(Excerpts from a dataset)
----------------

--- config.mk ---
export PLATFORM = sky130hd
export DESIGN_NAME = alu_share_arbiter
export DESIGN_NICKNAME = d
export VERILOG_FILES = /design/src/rtl/alu_share_arbiter.sv
export SDC_FILE = /design/constraint.sdc
export NUM_CORES = 1
export LEC_CHECK = 0
export BUFFER_PORTS_ARGS = -buffer_cell sky130_fd_sc_hd__buf_2
export CAP_MARGIN = 0
export CELL_PAD_IN_SITES_DETAIL_PLACEMENT = 1
export CELL_PAD_IN_SITES_GLOBAL_PLACEMENT = 1
export CORE_ASPECT_RATIO = 0.9
export CORE_UTILIZATION = 30
export DETAILED_ROUTE_END_ITERATION = 8
export GPL_ROUTABILITY_DRIVEN = 0
export GPL_TIMING_DRIVEN = 0
export PLACE_DENSITY = 0.82
export SLEW_MARGIN = 40
export SYNTH_ARGS = -nofsm -noshare
export SYNTH_HDL_FRONTEND = slang
export SYNTH_SLANG_ARGS = --single-unit
--- constraint.sdc ---
create_clock -name clk -period 1.8 [get_ports clk]
set_input_delay 0.18 -clock clk [delete_from_list [all_inputs] [get_ports clk]]
set_output_delay 0.18 -clock clk [all_outputs]
set_load 0.02 [all_outputs]
===== src/rtl/n_bit_isqrt.sv =====
// Restoring digit-by-digit square root of a 2N-bit radicand, one root bit per clock.
// Outputs are registered; in_ready/out_valid decode the state register only.
module n_bit_isqrt #(
  parameter int N = 4
) (
  input  logic                clk,
  input  logic                rst_n,
  n_bit_isqrt_if.slave        bus,
  output logic [1:0]          state_dbg
);
  localparam int CW = (N > 2) ? $clog2(N) : 1;

  typedef enum logic [1:0] {IDLE = 2'd0, CALC = 2'd1, DONE = 2'd2} state_t;

  state_t         state, state_nx;
  logic [2*N-1:0] x;
  logic [N+1:0]   r;
  logic [N-1:0]   q;
  logic [CW-1:0]  cnt;
  logic [N-1:0]   root_r;
  logic [N:0]     rem_r;

  logic [N+1:0]   r_sh, t, r_nx;
  logic [N-1:0]   q_nx;
  logic           ge;

  // State register
  always_ff @(posedge clk or negedge rst_n) begin
    if (!rst_n) state <= IDLE;
    else        state <= state_nx;
  end

  // Next-state logic
  always_comb begin
    state_nx = state;
    case (state)
      IDLE:    if (bus.in_valid)      state_nx = CALC;
      CALC:    if (cnt == '0)         state_nx = DONE;
      DONE:    if (bus.out_ready)     state_nx = IDLE;
      default:                        state_nx = IDLE;
    endcase
  end

  // Output decode
  always_comb begin
    bus.in_ready  = (state == IDLE);
    bus.out_valid = (state == DONE);
    bus.root      = root_r;
    bus.rem       = rem_r;
    state_dbg     = state;
  end

  // One restoring iteration; the compare guards the subtraction against underflow.
  always_comb begin
    r_sh = (r << 2) | (N+2)'(x[2*N-1 -: 2]);
    t    = {q, 2'b01};
    ge   = (r_sh >= t);
    r_nx = ge ? (r_sh - t) : r_sh;
    q_nx = (q << 1) | N'(ge);
  end

  always_ff @(posedge clk or negedge rst_n) begin
    if (!rst_n) begin
      x      <= '0;
      r      <= '0;
      q      <= '0;
      cnt    <= '0;
      root_r <= '0;
      rem_r  <= '0;
    end else begin
      case (state)
        IDLE: if (bus.in_valid) begin
          x   <= bus.radicand;
          r   <= '0;
          q   <= '0;
          cnt <= CW'(N-1);
        end
        CALC: begin
          x <= x << 2;
          r <= r_nx;
          q <= q_nx;
          if (cnt != '0) begin
            cnt <= cnt - CW'(1);
          end else begin
            // Final remainder is at most 2*root, so N+1 bits always suffice.
            root_r <= q_nx;
            rem_r  <= r_nx[N:0];
          end
        end
        default: ;
      endcase
    end
  end
endmodule
File: config.mk
export PLATFORM = sky130hd
export DESIGN_NAME = motor_spi_master
export DESIGN_NICKNAME = d
export VERILOG_FILES = /design/src/rtl/motor_spi_master.sv
export SDC_FILE = /design/constraint.sdc
export NUM_CORES = 1
export LEC_CHECK = 0
export CAP_MARGIN = 10
export CORE_ASPECT_RATIO = 0.8
export CORE_MARGIN = 2
export CORE_UTILIZATION = 40
export DETAILED_ROUTE_END_ITERATION = 12
export PLACE_DENSITY = 0.61
export SLEW_MARGIN = 20
export SYNTH_ARGS = -nofsm -noshare
export SYNTH_HDL_FRONTEND = slang
export SYNTH_SLANG_ARGS = --single-unit
File: constraint.sdc
create_clock -name clk -period 2.3 [get_ports clk]
set_clock_uncertainty 0.2 [all_clocks]
set_input_delay 0.69 -clock clk [delete_from_list [all_inputs] [get_ports clk]]
set_output_delay 0.69 -clock clk [all_outputs]
set_load 0.01 [all_outputs]
<file path="src/rtl/ps2_cmd_sched.sv">
// PS/2 host-to-device command scheduler: inhibit, request-to-send, 11-bit frame,
// line-ACK check, then device response handling with bounded resend.
module ps2_cmd_sched #(
    parameter int INHIBIT_CYCLES = 5000,
    parameter int START_TIMEOUT  = 750000,
    parameter int XFER_TIMEOUT   = 1000000,
    parameter int RESP_TIMEOUT   = 1000000,
    parameter int MAX_RETRY      = 3
) (
    input  logic       CLOCK_50,
    input  logic       reset_n,
    input  logic       cmd_valid,
    input  logic [7:0] cmd_data,
    output logic       cmd_ready,
    input  logic       ps2_clk_in,
    input  logic       ps2_dat_in,
    output logic       ps2_clk_oe,
    output logic       ps2_dat_oe,
    input  logic [7:0] rx_byte,
    input  logic       rx_strobe,
    output logic       rx_inhibit,
    output logic       busy,
    output logic       done,
    output logic       err,
    output logic [1:0] err_code
);

    typedef enum logic [2:0] {
        S_IDLE,
        S_INHIBIT,
        S_REQ,
        S_SEND,
        S_WAIT_RESP,
        S_DONE,
        S_ERR
    } state_t;

    localparam logic [19:0] C_INH_LAST = 20'(INHIBIT_CYCLES - 1);
    localparam logic [19:0] C_START_TO = 20'(START_TIMEOUT);
    localparam logic [19:0] C_XFER_TO  = 20'(XFER_TIMEOUT);
    localparam logic [19:0] C_RESP_TO  = 20'(RESP_TIMEOUT);
    localparam logic [19:0] C_TMR_MAX  = 20'hFFFFF;
    localparam logic [3:0]  C_MAX_RTY  = 4'(MAX_RETRY);

    state_t      r_state;
    state_t      w_state_nxt;
    logic        r_clk_meta, r_clk_s0, r_clk_s1;
    logic        r_dat_meta, r_dat_s0;
    logic [19:0] r_tmr;
    logic [3:0]  r_bitcnt, w_bitcnt_nxt;
    logic        r_dat_bit, w_dat_bit_nxt;
    logic [3:0]  r_retry, w_retry_nxt;
    logic [1:0]  r_err_code, w_err_code_nxt;
    logic [7:0]  r_byte;
    logic        r_parity;
    logic        w_load;
    logic        w_fall;
    logic [3:0]  w_n;
    logic        w_inh_last;

    // Synchronizers idle high so reset release never looks like a clock fall.
    assign w_fall     = r_clk_s1 & ~r_clk_s0;
    assign w_n        = r_bitcnt + 4'd1;
    assign w_inh_last = (r_tmr >= C_INH_LAST);

    always_comb begin
        w_state_nxt    = r_state;
        w_bitcnt_nxt   = r_bitcnt;
        w_dat_bit_nxt  = r_dat_bit;
        w_retry_nxt    = r_retry;
        w_err_code_nxt = r_err_code;
        w_load         = 1'b0;
        case (r_state)
            S_IDLE: begin
                if (cmd_valid) begin
                    w_load      = 1'b1;
                    w_retry_nxt = 4'd0;
                    w_state_nxt = S_INHIBIT;
                end
            end
            S_INHIBIT: begin
                if (w_inh_last)
                    w_state_nxt = S_REQ;
            end
            S_REQ: begin
                // First device fall is fall 1: data bit 0 goes out now.
                if (w_fall) begin
                    w_bitcnt_nxt  = 4'd1;
                    w_dat_bit_nxt = ~r_byte[0];
                    w_state_nxt   = S_SEND;
                end else if (r_tmr >= C_START_TO) begin
                    w_err_code_nxt = 2'd0;
                    w_state_nxt    = S_ERR;
                end
            end
            S_SEND: begin
                if (w_fall) begin
                    w_bitcnt_nxt = w_n;
                    if (w_n <= 4'd8) begin
                        w_dat_bit_nxt = ~r_byte[r_bitcnt[2:0]];
                    end else if (w_n == 4'd9) begin
                        w_dat_bit_nxt = ~r_parity;
                    end else if (w_n == 4'd10) begin
                        w_dat_bit_nxt = 1'b0;
                    end else if (r_dat_s0) begin
                        w_err_code_nxt = 2'd1;
                        w_state_nxt    = S_ERR;
                    end else begin
                        w_state_nxt = S_WAIT_RESP;
                    end
                end else if (r_tmr >= C_XFER_TO) begin
                    w_err_code_nxt = 2'd1;
                    w_state_nxt    = S_ERR;
                end
            end
            S_WAIT_RESP: begin
                if (rx_strobe) begin
                    if (rx_byte == 8'hFA) begin
                        w_state_nxt = S_DONE;
                    end else if (rx_byte == 8'hFE) begin
                        if (r_retry < C_MAX_RTY) begin
                            w_retry_nxt = r_retry + 4'd1;
                            w_state_nxt = S_INHIBIT;
                        end else begin
                            w_err_code_nxt = 2'd2;
                            w_state_nxt    = S_ERR;
                        end
                    end else begin
                        w_err_code_nxt = 2'd3;
                        w_state_nxt    = S_ERR;
                    end
                end else if (r_tmr >= C_RESP_TO) begin
                    w_err_code_nxt = 2'd3;
                    w_state_nxt    = S_ERR;
                end
            end
            S_DONE:  w_state_nxt = S_IDLE;
            S_ERR:   w_state_nxt = S_IDLE;
            default: w_state_nxt = S_IDLE;
        endcase
    end

    always_ff @(posedge CLOCK_50 or negedge reset_n) begin
        if (!reset_n) begin
            r_state    <= S_IDLE;
            r_clk_meta <= 1'b1;
            r_clk_s0   <= 1'b1;
            r_clk_s1   <= 1'b1;
            r_dat_meta <= 1'b1;
            r_dat_s0   <= 1'b1;
            r_tmr      <= '0;
            r_bitcnt   <= '0;
            r_dat_bit  <= 1'b0;
            r_retry    <= '0;
            r_err_code <= '0;
        end else begin
            r_state    <= w_state_nxt;
            r_clk_meta <= ps2_clk_in;
            r_clk_s0   <= r_clk_meta;
            r_clk_s1   <= r_clk_s0;
            r_dat_meta <= ps2_dat_in;
            r_dat_s0   <= r_dat_meta;
            r_bitcnt   <= w_bitcnt_nxt;
            r_dat_bit  <= w_dat_bit_nxt;
            r_retry    <= w_retry_nxt;
            r_err_code <= w_err_code_nxt;
            // Timer restarts on every state change and sticks at full scale.
            if (w_state_nxt != r_state)
                r_tmr <= '0;
            else if (r_tmr != C_TMR_MAX)
                r_tmr <= r_tmr + 20'd1;
        end
    end

    always_ff @(posedge CLOCK_50) begin
        if (w_load) begin
            r_byte   <= cmd_data;
            r_parity <= ~^cmd_data;
        end
    end

    // Line drives decode straight from state so reset releases them at once.
    assign cmd_ready  = (r_state == S_IDLE);
    assign busy       = (r_state != S_IDLE);
    assign ps2_clk_oe = (r_state == S_INHIBIT);
    assign ps2_dat_oe = ((r_state == S_INHIBIT) && w_inh_last) ||
                        (r_state == S_REQ) ||
                        ((r_state == S_SEND) && r_dat_bit);
    assign rx_inhibit = (r_state == S_INHIBIT) || (r_state == S_REQ) ||
                        (r_state == S_SEND);
    assign done       = (r_state == S_DONE);
    assign err        = (r_state == S_ERR);
    assign err_code   = r_err_code;

endmodule

</file>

----------------

TASK REQUIREMENTS: Retype only this range exactly: the first line of the data through the line where "export SLEW_MARGIN = 40" appears.

PROBLEM SOLUTION:
--- config.mk ---
export PLATFORM = sky130hd
export DESIGN_NAME = alu_share_arbiter
export DESIGN_NICKNAME = d
export VERILOG_FILES = /design/src/rtl/alu_share_arbiter.sv
export SDC_FILE = /design/constraint.sdc
export NUM_CORES = 1
export LEC_CHECK = 0
export BUFFER_PORTS_ARGS = -buffer_cell sky130_fd_sc_hd__buf_2
export CAP_MARGIN = 0
export CELL_PAD_IN_SITES_DETAIL_PLACEMENT = 1
export CELL_PAD_IN_SITES_GLOBAL_PLACEMENT = 1
export CORE_ASPECT_RATIO = 0.9
export CORE_UTILIZATION = 30
export DETAILED_ROUTE_END_ITERATION = 8
export GPL_ROUTABILITY_DRIVEN = 0
export GPL_TIMING_DRIVEN = 0
export PLACE_DENSITY = 0.82
export SLEW_MARGIN = 40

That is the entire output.